Furthermore, in the room 9 established pressure via a line 24 for influencing the multiplier piston 15 be returned. Appropriately, this is done so that the line 24 the room 9 with that side of the multiplier piston 15 connects, at the smaller piston part 17 connects, ie with the annulus of the cylinder section 18 , The administration 24 can, as can be seen, a simple line without costly installations. It also automatically results in pressure regulation of the multiplier by the single pressure-regulating proportional valve 7 , which thus fulfills two functions simultaneously.

Although proportional valves 7 according to the prior art ( 1 ) are known with simultaneous control of the outflow and the pressure, is below for better understanding such on the basis of 1 to be discribed. Within a valve housing, a valve body is provided with two projections, of which the one projection the pressure by more or less largely releasing the line 11 to the pressure medium source P and the other projection the outflow of the pressure medium from the cylinder chamber 9 over the line 10 and steers toward the tank T. This means that when closing the line 10 by the projection then by further displacement of the valve member, the pressure in the cylinder chamber 9 over the the line 11 more or less releasing advantage can be set. Practically, therefore, this valve acts compared to an electronic circuit, such as a voltage divider with two given by the position of the projections resistors having a common center tap in the form of the line 6 have.

The Control edges can be mechanically connected or independent be from each other.

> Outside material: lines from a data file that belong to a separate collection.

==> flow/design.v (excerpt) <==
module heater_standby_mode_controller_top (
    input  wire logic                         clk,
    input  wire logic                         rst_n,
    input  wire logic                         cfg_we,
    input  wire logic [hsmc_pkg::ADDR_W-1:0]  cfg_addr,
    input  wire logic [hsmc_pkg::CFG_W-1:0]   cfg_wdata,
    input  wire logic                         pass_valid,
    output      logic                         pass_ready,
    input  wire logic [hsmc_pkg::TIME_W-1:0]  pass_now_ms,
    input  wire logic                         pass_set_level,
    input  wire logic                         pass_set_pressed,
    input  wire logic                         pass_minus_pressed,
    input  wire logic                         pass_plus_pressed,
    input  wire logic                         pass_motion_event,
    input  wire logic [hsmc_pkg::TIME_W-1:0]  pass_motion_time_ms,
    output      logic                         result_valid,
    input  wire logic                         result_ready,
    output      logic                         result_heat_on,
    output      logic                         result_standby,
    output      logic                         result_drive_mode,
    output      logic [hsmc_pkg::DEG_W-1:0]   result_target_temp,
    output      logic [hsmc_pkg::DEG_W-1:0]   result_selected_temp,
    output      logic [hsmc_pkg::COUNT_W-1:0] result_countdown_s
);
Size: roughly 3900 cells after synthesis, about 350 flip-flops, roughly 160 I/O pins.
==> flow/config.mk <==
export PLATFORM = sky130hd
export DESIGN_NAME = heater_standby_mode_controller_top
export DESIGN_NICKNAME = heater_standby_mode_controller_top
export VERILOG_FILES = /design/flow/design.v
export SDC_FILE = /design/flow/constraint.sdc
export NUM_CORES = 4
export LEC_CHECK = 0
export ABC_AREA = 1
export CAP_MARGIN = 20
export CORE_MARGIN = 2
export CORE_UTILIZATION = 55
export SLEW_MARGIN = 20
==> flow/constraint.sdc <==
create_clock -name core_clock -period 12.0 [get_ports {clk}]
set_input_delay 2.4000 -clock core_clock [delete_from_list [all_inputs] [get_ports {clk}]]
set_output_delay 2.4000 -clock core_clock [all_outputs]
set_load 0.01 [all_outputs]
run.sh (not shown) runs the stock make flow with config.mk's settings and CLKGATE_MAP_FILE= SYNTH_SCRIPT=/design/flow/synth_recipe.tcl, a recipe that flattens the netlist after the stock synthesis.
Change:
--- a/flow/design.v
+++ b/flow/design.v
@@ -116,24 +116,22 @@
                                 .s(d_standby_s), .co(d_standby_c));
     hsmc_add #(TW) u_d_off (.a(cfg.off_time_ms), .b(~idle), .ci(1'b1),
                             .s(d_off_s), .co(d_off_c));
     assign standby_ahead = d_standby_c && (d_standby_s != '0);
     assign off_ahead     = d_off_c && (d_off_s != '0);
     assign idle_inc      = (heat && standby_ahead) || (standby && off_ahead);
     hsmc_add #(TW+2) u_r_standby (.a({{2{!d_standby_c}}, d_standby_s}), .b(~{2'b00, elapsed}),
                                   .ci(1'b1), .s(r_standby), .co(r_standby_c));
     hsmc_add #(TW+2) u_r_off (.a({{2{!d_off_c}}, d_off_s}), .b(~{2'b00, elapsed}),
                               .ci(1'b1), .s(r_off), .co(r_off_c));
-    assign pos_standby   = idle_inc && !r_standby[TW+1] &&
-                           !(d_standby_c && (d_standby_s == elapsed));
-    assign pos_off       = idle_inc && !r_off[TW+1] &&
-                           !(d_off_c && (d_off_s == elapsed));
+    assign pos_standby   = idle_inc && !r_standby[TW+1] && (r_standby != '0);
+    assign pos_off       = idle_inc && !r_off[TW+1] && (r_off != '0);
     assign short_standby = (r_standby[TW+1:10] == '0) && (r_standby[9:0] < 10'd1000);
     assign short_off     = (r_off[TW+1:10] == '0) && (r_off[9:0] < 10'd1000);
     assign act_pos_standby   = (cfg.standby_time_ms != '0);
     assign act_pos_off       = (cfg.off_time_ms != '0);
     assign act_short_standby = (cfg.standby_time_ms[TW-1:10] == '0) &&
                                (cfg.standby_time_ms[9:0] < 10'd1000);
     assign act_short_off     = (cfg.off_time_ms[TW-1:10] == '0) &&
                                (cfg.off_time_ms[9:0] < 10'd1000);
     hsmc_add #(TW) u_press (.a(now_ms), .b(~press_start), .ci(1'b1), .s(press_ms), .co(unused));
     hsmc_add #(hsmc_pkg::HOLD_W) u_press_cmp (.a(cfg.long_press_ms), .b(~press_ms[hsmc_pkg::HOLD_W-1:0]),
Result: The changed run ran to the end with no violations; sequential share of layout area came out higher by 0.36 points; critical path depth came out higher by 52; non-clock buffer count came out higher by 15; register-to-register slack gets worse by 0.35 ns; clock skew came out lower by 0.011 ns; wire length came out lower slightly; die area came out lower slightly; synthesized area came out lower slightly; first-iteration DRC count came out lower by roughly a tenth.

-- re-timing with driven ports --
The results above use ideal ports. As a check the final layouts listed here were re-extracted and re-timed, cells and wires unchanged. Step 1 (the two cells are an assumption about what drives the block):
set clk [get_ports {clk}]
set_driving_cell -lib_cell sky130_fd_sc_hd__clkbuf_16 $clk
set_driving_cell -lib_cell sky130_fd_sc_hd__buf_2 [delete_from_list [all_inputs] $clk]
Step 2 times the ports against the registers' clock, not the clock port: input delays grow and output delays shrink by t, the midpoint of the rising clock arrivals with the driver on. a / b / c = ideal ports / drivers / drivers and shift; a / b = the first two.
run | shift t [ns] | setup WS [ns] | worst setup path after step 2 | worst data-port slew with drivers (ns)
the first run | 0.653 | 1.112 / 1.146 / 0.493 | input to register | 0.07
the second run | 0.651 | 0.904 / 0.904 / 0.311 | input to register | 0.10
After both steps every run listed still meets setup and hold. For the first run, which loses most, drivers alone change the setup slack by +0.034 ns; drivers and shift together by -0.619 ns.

The switchable hydraulic connection of the line with the piston chamber of the drive piston 4 allows the drive piston 4 operate in differential circuit. This results in significant energy savings during relatively slow piston movements.

A combination of two proportional valves 15 ' . 17 ' allowed over the connection line 10 both slow and fast movements of the drive piston 4 as well as the annulus pressure of drive pistons 4 and pressure intensifier to influence requirements. As a result, hydraulic valves can be used with functional nominal size, which greatly improves their dynamic behavior. The smaller and thus faster 3-way continuous valve 17 ' . 18 ' influences the drive piston speed in differential gear. The larger 2-way continuous valve 15 ' influences the fast piston movement. Both continuous valves 15 ' . 17 ' . 18 ' Together form a pressure divider, with the dress nere and thus faster valve 17 ' . 18 ' the pressure control takes over and the larger continuous valve 15 ' determines the base volume flow of this hydraulic circuit.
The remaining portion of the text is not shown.